'Loud Music' Killer Is Going to Jail; Is That Enough?

What Michael Dunn's murder mistrial says about race in America
By Kevin Spak,  Newser Staff
Posted Feb 17, 2014 11:42 AM CST
'Loud Music' Killer Is Going to Jail; Is That Enough?
Michael Dunn leaves the courtroom after the verdict is read in Jacksonville, Fla. Saturday, Feb. 15, 2014.    (The Florida Times-Union, Bob Mack, Pool)

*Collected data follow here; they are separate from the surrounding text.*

Context: an optimization exercise on an open-source flow, tuned for small area, a short achievable clock period and few clock cycles. The choices shown serve that exercise and are no tape-out recipe. Function was checked by simulation only, so behaviour that the tests miss may differ from the original. Power is estimated from default activity; no workload was simulated.

## xenon
==> flow/design.v (excerpt) <==
module gemm_controller #(
  parameter int MAX_ELEMS = 16384,
  parameter mp_types::prec_e PREC = mp_types::PREC_INT8
)(
  input  logic        clk,
  input  logic        rstn,
  input  logic        start,
  input  logic [15:0] M, K, Ncols,
  output logic        done,
  output logic [$clog2(MAX_ELEMS)-1:0] addr_A,
  input  logic [31:0]                  data_A,
  output logic [$clog2(MAX_ELEMS)-1:0] addr_B,
  input  logic [31:0]                  data_B,
  output logic [$clog2(MAX_ELEMS)-1:0] addr_C,
  output logic [31:0]                  data_C,
  output logic                         we_C
);
Size: roughly 220 flip-flops, roughly 190 I/O pins, roughly 0.012 mm² of cells after synthesis.
clock: 8.0 ns
lec_check: 0
cap_margin: 20
core_margin: 2
core_utilization: 40
cts_buf_list: sky130_fd_sc_hd__clkbuf_8
cts_cluster_diameter: 60
cts_cluster_size: 20
place_density: 0.6
setup_slack_margin: 5
slew_margin: 20
standard.sh (not shown) runs the stock make flow with config.mk's settings and CLKGATE_MAP_FILE= SYNTH_SCRIPT=/design/flow/synth_recipe.tcl, a recipe that flattens the netlist after the stock synthesis.
==> flow/flow/run.sh <==
#!/bin/bash
set -euo pipefail
bash standard.sh BUFFER_PORTS_ARGS="-buffer_cell sky130_fd_sc_hd__buf_1" finish > standard_flow.log 2>&1
Testbench counts of xenon, summed over its fixed seeds: cycles 75,253.
Input changes introduced in garnet (baseline for comparison: xenon):
# xenon
export LEC_CHECK = 0
export CAP_MARGIN = 20
export CORE_MARGIN = 2
export CORE_UTILIZATION = 40
export CTS_BUF_LIST = sky130_fd_sc_hd__clkbuf_8
export CTS_CLUSTER_DIAMETER = 60
export CTS_CLUSTER_SIZE = 20
export PLACE_DENSITY = 0.6
export SETUP_SLACK_MARGIN = 5
export SLEW_MARGIN = 20
create_clock -name core_clock -period 8.0 [get_ports {clk}]
# garnet
export LEC_CHECK = 0
export ABC_AREA = 1
export CAP_MARGIN = 20
export CORE_MARGIN = 2
export CORE_UTILIZATION = 40
export CTS_BUF_LIST = sky130_fd_sc_hd__clkbuf_4
export CTS_CLUSTER_DIAMETER = 40
export CTS_CLUSTER_SIZE = 10
export PLACE_DENSITY = 0.6
export SETUP_SLACK_MARGIN = 5
export SLEW_MARGIN = 20
create_clock -name core_clock -period 8.0 [get_ports {clk}]
--- outcome ---
The final layouts of garnet and xenon pass the timing, design-rule and antenna checks.
The share of final-layout standard cells stronger than drive strength 1 of xenon and that of garnet are within noise of each other.
Diff xenon -> garnet: post-synthesis share of cell area spent on and, or, nand and nor gates went up 11 points, fmax went up 3.4%, final routed wirelength across all metal layers went up 18%.
Side by side, deepest level of the CTS H-tree turned out higher in garnet than in xenon.
garnet reports its most common cell after layout, fill and taps aside as sky130_fd_sc_hd__nand2_1 while xenon reports sky130_fd_sc_hd__dfxtp_1.
Period utilization: garnet and xenon compared, higher one is xenon
[inputs] juniper vs garnet
# garnet
export LEC_CHECK = 0
export ABC_AREA = 1
export CAP_MARGIN = 20
export CORE_MARGIN = 2
export CORE_UTILIZATION = 40
export CTS_BUF_LIST = sky130_fd_sc_hd__clkbuf_4
export CTS_CLUSTER_DIAMETER = 40
export CTS_CLUSTER_SIZE = 10
export PLACE_DENSITY = 0.6
export SETUP_SLACK_MARGIN = 5
export SLEW_MARGIN = 20
create_clock -name core_clock -period 8.0 [get_ports {clk}]
# juniper
export LEC_CHECK = 0
export CAP_MARGIN = 20
export CORE_MARGIN = 2
export CORE_UTILIZATION = 40
export CTS_BUF_LIST = sky130_fd_sc_hd__clkbuf_8 sky130_fd_sc_hd__clkbuf_16
export CTS_CLUSTER_DIAMETER = 60
export CTS_CLUSTER_SIZE = 20
export PLACE_DENSITY = 0.6
export SETUP_SLACK_MARGIN = 5
export SLEW_MARGIN = 20
create_clock -name core_clock -period 8.0 [get_ports {clk}]
==> run notes <==
The depth of the worst register-to-register path of juniper exceeds that of garnet by 6.
garnet has higher sequential fraction of design power than juniper.
Taking juniper over garnet, the area after synthesis ratio works out to 0.918.
Worst hold slack after final layout delta for juniper relative to garnet: 0.0052 ns lower
The run with more setup slack is garnet; juniper has less.
juniper vs garnet: met3 usage down in juniper
Re total detailed-routing wirelength: garnet was higher than juniper.
juniper vs garnet, critical setup path kind: flop to flop vs flop to primary output
From an optimization exercise on the open Yosys and OpenROAD flow, aimed at small area and a short achievable clock period; shortcuts taken in it are not production practice.
At most, simulation tests tie the RTL to the original design; equivalence was not proved.
Power and IR drop assume default switching activity.

==> build 65 <==
## mul
module mul(clk,reset,opcode,go,
	   src_A,
	   src_B,
	   src_hilo,
	   rob_ptr_in,
	   gpr_prf_ptr_in,
	   hilo_prf_ptr_in,
	   y,complete,
	   rob_ptr_out,
	   gpr_prf_ptr_val_out,
	   gpr_prf_ptr_out,
	   hilo_prf_ptr_val_out,
	   hilo_prf_ptr_out);
Settings: LEC_CHECK=0, CAP_MARGIN=20, CORE_MARGIN=2, CORE_UTILIZATION=40, SLEW_MARGIN=20, SYNTH_HIERARCHICAL=1, SYNTH_MINIMUM_KEEP_SIZE=0; clock period 10.5 ns.
standard.sh (not shown) runs the stock make flow with config.mk's settings and CLKGATE_MAP_FILE= SYNTH_SCRIPT=/design/flow/synth_recipe.tcl, a recipe that flattens the netlist after the stock synthesis.
==> flow/flow/run.sh <==
#!/bin/bash
set -euo pipefail
bash standard.sh SETUP_SLACK_MARGIN=6.7 "BUFFER_PORTS_ARGS=-buffer_cell sky130_fd_sc_hd__buf_2" finish > make_finish.log 2>&1
==> inputs of trial 58, as changes to build 65 <==
==> flow/flow/run.sh (replaced) <==
#!/bin/bash
set -euo pipefail
bash standard.sh SETUP_SLACK_MARGIN=6.85 "BUFFER_PORTS_ARGS=-buffer_cell sky130_fd_sc_hd__buf_1" finish > make_finish.log 2>&1
--- a/flow/config.mk
+++ b/flow/config.mk
@@ -9,3 +9,4 @@
 export CORE_MARGIN = 2
-export CORE_UTILIZATION = 40
+export CORE_UTILIZATION = 55
+export CTS_BUF_LIST = sky130_fd_sc_hd__clkbuf_8
 export SLEW_MARGIN = 20
==> inputs of build 17, as changes to build 65 <==
==> flow/flow/run.sh (replaced) <==
#!/bin/bash
set -euo pipefail
bash standard.sh SETUP_SLACK_MARGIN=6.85 "BUFFER_PORTS_ARGS=-buffer_cell sky130_fd_sc_hd__buf_1" finish > make_finish.log 2>&1
--- a/flow/config.mk
+++ b/flow/config.mk
@@ -10,2 +10,3 @@
 export CORE_UTILIZATION = 40
+export CTS_BUF_LIST = sky130_fd_sc_hd__clkbuf_8
 export SLEW_MARGIN = 20
==> impl_metrics.json <==
{
  "p_int_w": 0.007750,
  "grt_pass1_vias": 26180,
  "max_freq_mhz": 266.1,
  "status": "finished clean"
}
-- figures above: build 65
This design comes from an exercise in tuning for small area and a short achievable clock period on the open sky130 flow, not from production work. Function was checked by simulation only, so behaviour that the tests miss may differ from the original. Power figures rest on the tool's default switching activity, not on a simulated workload.

**design/flow/design.v**
```verilog
`timescale 1ns / 1ps
module FIFO_Project(clk, resetn, soft_reset, read_enb, write_enb, data_in,
                    data_out, valid, full);
input clk, resetn, soft_reset, read_enb, write_enb;
input [7:0] data_in;
output reg [7:0] data_out;
output reg valid;    
output reg full;
reg [7:0] fifo [0:15];
reg [3:0] last;      
wire clr = !resetn || soft_reset;
wire wr  = write_enb && !full;
wire rd  = read_enb && valid;
integer k;
always @(posedge clk)
    if (wr) begin
        fifo[0] <= data_in;
        for (k = 1; k < 16; k = k + 1)
            fifo[k] <= fifo[k - 1];
    end
always @(posedge clk)
    if (clr)
        data_out <= 8'd0;
    else if (rd)
        data_out <= fifo[last];
always @(posedge clk)
    if (clr)
        last <= 4'd0;
    else if (wr && !rd && valid)
        last <= last + 4'd1;
    else if (rd && !wr && last != 4'd0)
        last <= last - 4'd1;
always @(posedge clk) begin
    valid <= !clr && (wr || (valid && !(read_enb && last == 4'd0)));
    full  <= !clr && !(read_enb && valid) && (wr ? (valid && last == 4'd14) : full);
end
endmodule
`timescale 1ns / 1ps
module Synchronizer_Project(clk, resetn, valid, read_enb, soft_reset);
input clk, resetn, valid, read_enb;
output reg soft_reset;
reg [4:0] cnt;
always @(posedge clk)
    if (!resetn || !valid || read_enb) begin
        cnt <= 5'd0;
        soft_reset <= 1'b0;
    end else if (cnt == 5'b11000) begin
        cnt <= 5'd0;
        soft_reset <= 1'b1;
    end else begin
        cnt <= {cnt[3:0], ~(cnt[4] ^ cnt[2])};
        soft_reset <= 1'b0;
    end
endmodule
`timescale 1ns / 1ps
module FSM_Project(clk, resetn, soft_reset, pkt_valid, addr_in, empty_in,
                   fifo_full, parity_done, low_pkt_valid, addr,
                   detect_add, lfd_state, ld_state, lp_state, cpe_state,
                   full_state, laf_state, busy);
input clk, resetn, soft_reset, pkt_valid;
input [1:0] addr_in;
input [2:0] empty_in;
input fifo_full, parity_done, low_pkt_valid;
output reg [1:0] addr;
output detect_add, lfd_state, ld_state, lp_state, cpe_state, full_state, laf_state;
output reg busy;
reg s_da, s_lfd, s_ld, s_lp, s_cpe, s_ffs, s_laf, s_wte;
wire [3:0] empty4 = {1'b0, empty_in};
wire hdr_ok     = pkt_valid && (addr_in != 2'd3);
wire hdr_empty  = empty4[addr_in];
wire addr_empty = empty4[addr];
wire clr = !resetn || soft_reset;
always @(posedge clk) begin
    s_da  <= clr || (s_da && !hdr_ok) || (s_cpe && !fifo_full) || (s_laf && parity_done);
    s_lfd <= !clr && ((s_da && hdr_ok && hdr_empty) || (s_wte && addr_empty));
    s_wte <= !clr && ((s_da && hdr_ok && !hdr_empty) || (s_wte && !addr_empty));
    s_ld  <= !clr && (s_lfd || (s_ld && !fifo_full && pkt_valid) ||
                      (s_laf && !parity_done && !low_pkt_valid));
    s_lp  <= !clr && ((s_ld && !fifo_full && !pkt_valid) ||
                      (s_laf && !parity_done && low_pkt_valid));
    s_cpe <= !clr && s_lp;
    s_ffs <= !clr && ((s_ld || s_cpe || s_ffs) && fifo_full);
    s_laf <= !clr && s_ffs && !fifo_full;
    busy  <= !clr && ((s_da && hdr_ok) || (s_ld && (fifo_full || !pkt_valid)) ||
                      s_lp || s_ffs || s_wte || (s_cpe && fifo_full) ||
                      (s_laf && !parity_done && low_pkt_valid));
end
always @(posedge clk)
    if (s_da)
        addr <= addr_in;
assign detect_add = s_da;
assign lfd_state  = s_lfd;
assign ld_state   = s_ld;
assign lp_state   = s_lp;
assign cpe_state  = s_cpe;
assign full_state = s_ffs;
assign laf_state  = s_laf;
endmodule
`timescale 1ns / 1ps
module Register_Project(input clk, resetn, pkt_valid,
                        input [7:0] data_in,
                        input fifo_full, detect_add, ld_state, laf_state, lfd_state, cpe_state,
                        output reg err, parity_done, low_pkt_valid,
                        output reg [7:0] data_out);
reg [7:0] fifo_full_state_byte, internal_parity, packet_parity_byte;
always @(posedge clk)
    if (!resetn)
        parity_done <= 1'b0;
    else if (ld_state && !fifo_full && !pkt_valid)
        parity_done <= 1'b1;
    else if (laf_state && low_pkt_valid && !parity_done)
        parity_done <= 1'b1;
    else if (detect_add)
        parity_done <= 1'b0;
always @(posedge clk)
    if (!resetn)
        low_pkt_valid <= 1'b0;
    else if (ld_state && !pkt_valid)
        low_pkt_valid <= 1'b1;
    else if (cpe_state)
        low_pkt_valid <= 1'b0;
always @(posedge clk)
    if (ld_state && fifo_full)
        fifo_full_state_byte <= data_in;
always @(posedge clk)
    if (detect_add || (ld_state && !fifo_full))
        data_out <= data_in;
    else if (laf_state)
        data_out <= fifo_full_state_byte;
always @(posedge clk)
    if (lfd_state)
        internal_parity <= data_out;
    else if (ld_state && pkt_valid)
        internal_parity <= internal_parity ^ data_in;
    else if (detect_add)
        internal_parity <= 8'd0;
always @(posedge clk)
    if (ld_state && !pkt_valid)
        packet_parity_byte <= data_in;
always @(posedge clk)
    if (!resetn)
        err <= 1'b0;
    else if (parity_done)
        err <= internal_parity != packet_parity_byte;
endmodule
`timescale 1ns / 1ps
module Router_Top_Level_1x3(clock,resetn,read_enb_0,read_enb_1,read_enb_2,data_in,pkt_valid,data_out_0,data_out_1,data_out_2,valid_out_0,valid_out_1,valid_out_2,error,busy);
input clock,resetn,read_enb_0,read_enb_1,read_enb_2,pkt_valid;
input [7:0] data_in;
output valid_out_0,valid_out_1,valid_out_2,error,busy;
output [7:0] data_out_0,data_out_1,data_out_2;
wire [2:0] soft_reset, valid, full, read_enb;
wire [7:0] reg_out;
wire [1:0] addr;
wire detect_add, lfd_state, ld_state, lp_state, cpe_state, full_state, laf_state;
wire parity_done, low_pkt_valid;
assign read_enb = {read_enb_2, read_enb_1, read_enb_0};
assign valid_out_0 = valid[0];
assign valid_out_1 = valid[1];
assign valid_out_2 = valid[2];
wire [3:0] full4 = {1'b0, full};
wire fifo_full = full4[addr];
wire write_enb_reg = ld_state || lp_state || laf_state;
wire [2:0] write_enb = {3{write_enb_reg}} & {addr == 2'd2, addr == 2'd1, addr == 2'd0};
FIFO_Project fifo_0(.clk(clock), .resetn(resetn), .soft_reset(soft_reset[0]),
                    .read_enb(read_enb_0), .write_enb(write_enb[0]), .data_in(reg_out),
                    .data_out(data_out_0), .valid(valid[0]), .full(full[0]));
FIFO_Project fifo_1(.clk(clock), .resetn(resetn), .soft_reset(soft_reset[1]),
                    .read_enb(read_enb_1), .write_enb(write_enb[1]), .data_in(reg_out),
                    .data_out(data_out_1), .valid(valid[1]), .full(full[1]));
FIFO_Project fifo_2(.clk(clock), .resetn(resetn), .soft_reset(soft_reset[2]),
                    .read_enb(read_enb_2), .write_enb(write_enb[2]), .data_in(reg_out),
                    .data_out(data_out_2), .valid(valid[2]), .full(full[2]));
Synchronizer_Project sync_0(.clk(clock), .resetn(resetn), .valid(valid[0]),
                            .read_enb(read_enb_0), .soft_reset(soft_reset[0]));
Synchronizer_Project sync_1(.clk(clock), .resetn(resetn), .valid(valid[1]),
                            .read_enb(read_enb_1), .soft_reset(soft_reset[1]));
Synchronizer_Project sync_2(.clk(clock), .resetn(resetn), .valid(valid[2]),
                            .read_enb(read_enb_2), .soft_reset(soft_reset[2]));
FSM_Project fsm0(.clk(clock), .resetn(resetn), .soft_reset(|soft_reset),
                 .pkt_valid(pkt_valid), .addr_in(data_in[1:0]), .empty_in(~valid),
                 .fifo_full(fifo_full), .parity_done(parity_done), .low_pkt_valid(low_pkt_valid),
                 .addr(addr), .detect_add(detect_add), .lfd_state(lfd_state), .ld_state(ld_state),
                 .lp_state(lp_state), .cpe_state(cpe_state), .full_state(full_state),
                 .laf_state(laf_state), .busy(busy));
Register_Project register(.clk(clock), .resetn(resetn), .pkt_valid(pkt_valid), .data_in(data_in),
                          .fifo_full(fifo_full), .detect_add(detect_add), .ld_state(ld_state),
                          .laf_state(laf_state), .lfd_state(lfd_state), .cpe_state(cpe_state),
                          .err(error), .parity_done(parity_done), .low_pkt_valid(low_pkt_valid),
                          .data_out(reg_out));
endmodule
```
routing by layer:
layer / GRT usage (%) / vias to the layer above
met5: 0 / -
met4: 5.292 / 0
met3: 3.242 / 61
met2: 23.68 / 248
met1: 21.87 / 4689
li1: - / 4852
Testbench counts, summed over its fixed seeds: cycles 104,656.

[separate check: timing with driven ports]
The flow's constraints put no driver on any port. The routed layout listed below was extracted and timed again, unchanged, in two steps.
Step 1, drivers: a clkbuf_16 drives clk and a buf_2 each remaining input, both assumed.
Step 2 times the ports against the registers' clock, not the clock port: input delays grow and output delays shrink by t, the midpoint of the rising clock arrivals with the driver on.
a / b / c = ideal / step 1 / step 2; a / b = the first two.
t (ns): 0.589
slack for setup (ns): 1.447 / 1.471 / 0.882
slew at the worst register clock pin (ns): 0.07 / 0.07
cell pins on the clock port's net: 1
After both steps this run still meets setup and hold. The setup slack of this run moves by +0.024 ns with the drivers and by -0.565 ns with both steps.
What follows belongs to an exercise in optimizing a design on an open flow for small area; a production flow would make more cautious choices. No activity file was given, so power comes from the tool's default toggle rates.

== indigo ==
## L2RnR2L
module L2RnR2L(clk8,reset8,frame_busy,cmd_inst,cmd_data,neo_size,sizeplus1,
   l2r_data,l2r_done,l2r_go);
   input clk8;
   input reset8;
   input frame_busy;
   input [3:0] cmd_inst;
   input [27:0] cmd_data;
   input [7:0] neo_size;
   input [7:0] sizeplus1;
   output l2r_done;
   output [25:0] l2r_data;
   output l2r_go;
   localparam s_cmd   = 4'b0000;  
   localparam s_start = 4'b0001;
   localparam s_addr  = 4'b0011;
   localparam s_lim   = 4'b0010;
   localparam s_cmp   = 4'b0110;
   localparam s_color = 4'b0111;
   localparam s_go1   = 4'b0101;  
   localparam s_go    = 4'b1110;
   localparam s_busy1 = 4'b1100;
   localparam s_busy  = 4'b1101;
   localparam s_done  = 4'b1001;
   localparam s_cmd1  = 4'b1000;  
   localparam i_init  = 3'b000;
   localparam i_start = 3'b001;
   localparam i_addr  = 3'b011;
   localparam i_loop  = 3'b010;
   localparam i_iter  = 3'b110;
   localparam i_nexte = 3'b111;  
   localparam i_next  = 3'b101;
   localparam i_pause = 3'b100;  
   reg [3:0] mainsm;
   reg [2:0] iteraysm;
   reg [2:0] num_lites;
   reg [7:0] brite;
   reg wrap;             
   reg [4:0] la;         
   reg [7:0] lb;         
   reg [3:0] lc;         
   reg cmp_left, cmp_rite;
   reg [4:0] inner_rite_lite;
   reg [4:0] inner_rite_lim;
   reg [4:0] iteray;
   reg iteray_up;
   reg [11:0] random;
   reg [2:0] dcode;      
   assign l2r_data = {1'b0, la, lb, lc[3], 3'b000, lc[2], {3{lc[1]}}, {4{lc[0]}}};
   assign l2r_done = (mainsm == s_cmd1);
   assign l2r_go   = (mainsm == s_go) | (mainsm == s_busy1);
   wire cmdlike   = (mainsm == s_cmd) | (mainsm == s_cmd1);
   wire sel_color = (mainsm == s_go1);
   wire pend      = ~mainsm[3];
   wire iteray_done = (iteraysm == i_pause);
  ...
==> flow/config.mk <==
export PLATFORM = sky130hd
export DESIGN_NAME = L2RnR2L
export DESIGN_NICKNAME = L2RnR2L
export VERILOG_FILES = /design/flow/design.v
export SDC_FILE = /design/flow/constraint.sdc
export NUM_CORES = 4
export LEC_CHECK = 0
export CAP_MARGIN = 20
export CORE_MARGIN = 2
export CORE_UTILIZATION = 70
export PLACE_DENSITY = 0.85
export SLEW_MARGIN = 20
==> flow/constraint.sdc <==
create_clock -name core_clock -period 10.0 [get_ports {clk8}]
set_input_delay 2.0000 -clock core_clock [delete_from_list [all_inputs] [get_ports {clk8}]]
set_output_delay 2.0000 -clock core_clock [all_outputs]
set_load 0.01 [all_outputs]
standard.sh (not shown) runs the stock make flow with config.mk's settings and CLKGATE_MAP_FILE= SYNTH_SCRIPT=/design/flow/synth_recipe.tcl, a recipe that flattens the netlist after the stock synthesis.
==> flow/flow/run.sh <==
#!/bin/bash
set -euo pipefail
export BUFFER_PORTS_ARGS="-buffer_cell sky130_fd_sc_hd__buf_1"
export CTS_ARGS="-sink_clustering_enable -repair_clock_nets -dont_use_dummy_load"
bash standard.sh > standard.log 2>&1
#### Input delta (cedar over indigo)
--- a/flow/design.v
+++ b/flow/design.v
@@ -80,19 +80,18 @@
             add5[i] = x[i] ^ y[i] ^ c;
             c = (x[i] & y[i]) | (x[i] & c) | (y[i] & c);
          end
       end
    endfunction
    wire [4:0] inc  = la + 1'b1;
    wire [4:0] addr_p = wrap ? 5'd0 : inc;      
    wire [4:1] addr = pend ? addr_p[4:1] : la[4:1];
    wire at_max = (la == neo_size[4:0]);
-   wire pend16 = pend & ~wrap & (la == 5'd15);
    always @ (posedge clk8 or posedge reset8)
    begin
       if (reset8)
          mainsm <= s_cmd;
       else
          case (mainsm)
             s_cmd, s_cmd1:
                if (cmd_inst == 4'h6) mainsm <= s_start;
                else mainsm <= s_cmd;
@@ -203,38 +202,37 @@
          begin
             if (iteray_en == 1'b1 && it_eq)
                iteray_up <= 1'b0;
             else if (iteray_done == 1'b1)
                iteray_up <= 1'b1;
             iteray <= iteray ^ it_t;
          end
    end
    wire feedback = random[10] ~^ random[9];
-   wire [1:0] nx_code = pend16 ? random[10:9] : random[11:10];
    always @ (posedge clk8 or posedge reset8)
    begin
       if (reset8)
          begin
             random   <= 12'h563;
             dcode[2] <= 1'b0;
          end
       else
          begin
-            if (sel_color & pend16)
+            if (mainsm == s_cmd1 && la == 5'd15 && !at_max)
                random <= {random[10:0], feedback};
             if (iteray_done)
                dcode[2] <= 1'b1;
          end
    end
    always @ (posedge clk8)
    begin
       if (iteray_done)
-         dcode[1:0] <= nx_code;
+         dcode[1:0] <= random[11:10];
    end
    reg [3:0] rite_c, left_c, mix_c;
    always @*
    begin
       if (!dcode[2])
          begin
             rite_c = 4'b0110;
             left_c = 4'b0001;
             mix_c  = 4'b0111;
[summary]
- Quantity of gates resized following cts delta (indigo -> cedar): insignificant
- Cmp cedar vs indigo: power spent charging and discharging nets lower in cedar
- cedar ends up with a internal power consumption that is 35 uW lower than in indigo.
- [compare] base=indigo new=cedar: via count now larger; design area went up; number of buffers created by CTS saw little to no change; fmax climbed about 3.6%.
- Side by side, post-route fraction of the period consumed by the critical path turned out lower in cedar than in indigo.
- Summary — sequential share of power, cedar relative to indigo: higher, by 0.8 points.
- cedar against indigo: fraction of area in clock buffers and inverters ~0 delta; first-pass GRT wire length has increased; area added between synthesis and finish went up; transition time at the pin with the least slew margin moved down.
- cedar consumes less power than indigo does.
Function was not checked in any run of this note: the RTL went through the layout flow alone.

afterwards: timing with drivers on the ports:
The flow's constraints put no driver on any port. The routed layouts listed below were extracted and timed again, unchanged, in two steps.
Step 1, drivers: a clkbuf_16 drives clk8 and a buf_2 each remaining input, both assumed.
Step 2 adds t to the input delays and takes it off the output delays; t is the mean of the earliest and latest rising clock arrival at the registers after step 1. Input paths then give back, and output paths get back, about the clock's delay inside the block.
Three values: ideal ports, drivers, drivers and shift; two values: the first two.
| run | t, ns | setup slack, ns | worst setup path after step 2 | cell pins on the clock port's net |
|---|---|---|---|---|
| indigo | 0.366 | 5.601 / 5.607 / 5.241 | input to register | 1 |
| cedar | 0.365 | 5.753 / 5.763 / 5.398 | input to register | 1 |
After both steps setup and hold are still met in every run listed. The setup slack of indigo, which loses most, moves by +0.006 ns with the drivers and by -0.360 ns with both steps.
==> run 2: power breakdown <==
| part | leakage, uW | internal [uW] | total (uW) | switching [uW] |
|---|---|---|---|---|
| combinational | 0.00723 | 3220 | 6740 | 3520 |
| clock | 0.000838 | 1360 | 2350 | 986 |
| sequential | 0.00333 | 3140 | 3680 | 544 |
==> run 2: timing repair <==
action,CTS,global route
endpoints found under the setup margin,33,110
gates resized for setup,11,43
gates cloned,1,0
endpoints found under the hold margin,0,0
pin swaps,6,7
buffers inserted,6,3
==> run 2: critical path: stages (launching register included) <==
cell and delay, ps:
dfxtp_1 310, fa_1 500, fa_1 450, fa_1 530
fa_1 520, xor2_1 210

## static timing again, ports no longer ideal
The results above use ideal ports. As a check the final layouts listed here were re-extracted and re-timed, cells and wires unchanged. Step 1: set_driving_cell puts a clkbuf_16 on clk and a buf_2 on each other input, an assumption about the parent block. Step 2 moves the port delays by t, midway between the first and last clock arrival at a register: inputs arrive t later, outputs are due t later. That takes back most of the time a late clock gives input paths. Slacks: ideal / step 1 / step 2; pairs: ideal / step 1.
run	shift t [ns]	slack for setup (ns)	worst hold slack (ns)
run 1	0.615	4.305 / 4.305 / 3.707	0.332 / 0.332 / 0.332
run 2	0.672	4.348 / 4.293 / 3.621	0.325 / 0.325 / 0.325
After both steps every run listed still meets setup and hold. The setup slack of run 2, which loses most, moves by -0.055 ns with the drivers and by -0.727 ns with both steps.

Michael Dunn, the man who shot 17-year-old Jordan Davis over music he believed was too loud, is going to prison, likely for the rest of his life. But the jury didn't convict him of murder, which has left a bad taste in many people's mouths. Has justice been done? What should we learn from the incident? Here's what people are saying:

  • "It's a hollow victory," writes Tonyaa Weatherbee at CNN. "I guess now any random white man can confront a black teenager whose style of dress or music he doesn't like," and, if that teenager responds defiantly, as teenagers are wont to, "then it's perfectly fine to exterminate him." The verdict says that in 21st century America, young black men are so scary that killing them isn't murder.
  • For Ta-Nehisi Coates at the Atlantic, the killing and the non-verdict are simply the latest evidence that "the irrelevance of black life has been drilled into this country since its infancy, and shall not be extricated through the latest innovations in Negro Finishing School."
  • Paul Barrett at Bloomberg is no Dunn apologist, but he thinks the civil rights groups calling for a retrial are making a mistake. It would wiser to let Dunn rot in prison and pivot to a larger discussion that "doesn't prolong public focus on the particular nature of this one man's malevolence. He's not important. Why provide a fresh forum for his defense lawyers to suggest he's some kind of martyr?"
  • That discussion should focus on Stand Your Ground laws, argues Nick O'Malley at the Sydney Morning Herald. Floridians "cannot claim to be surprised" by the non-verdict, he writes. This mistrial, and George Zimmerman's acquittal, "are not glitches in stand your ground law, but the law's very intent." Indeed, the New York Times has a piece today on how the law specifically made conviction more difficult.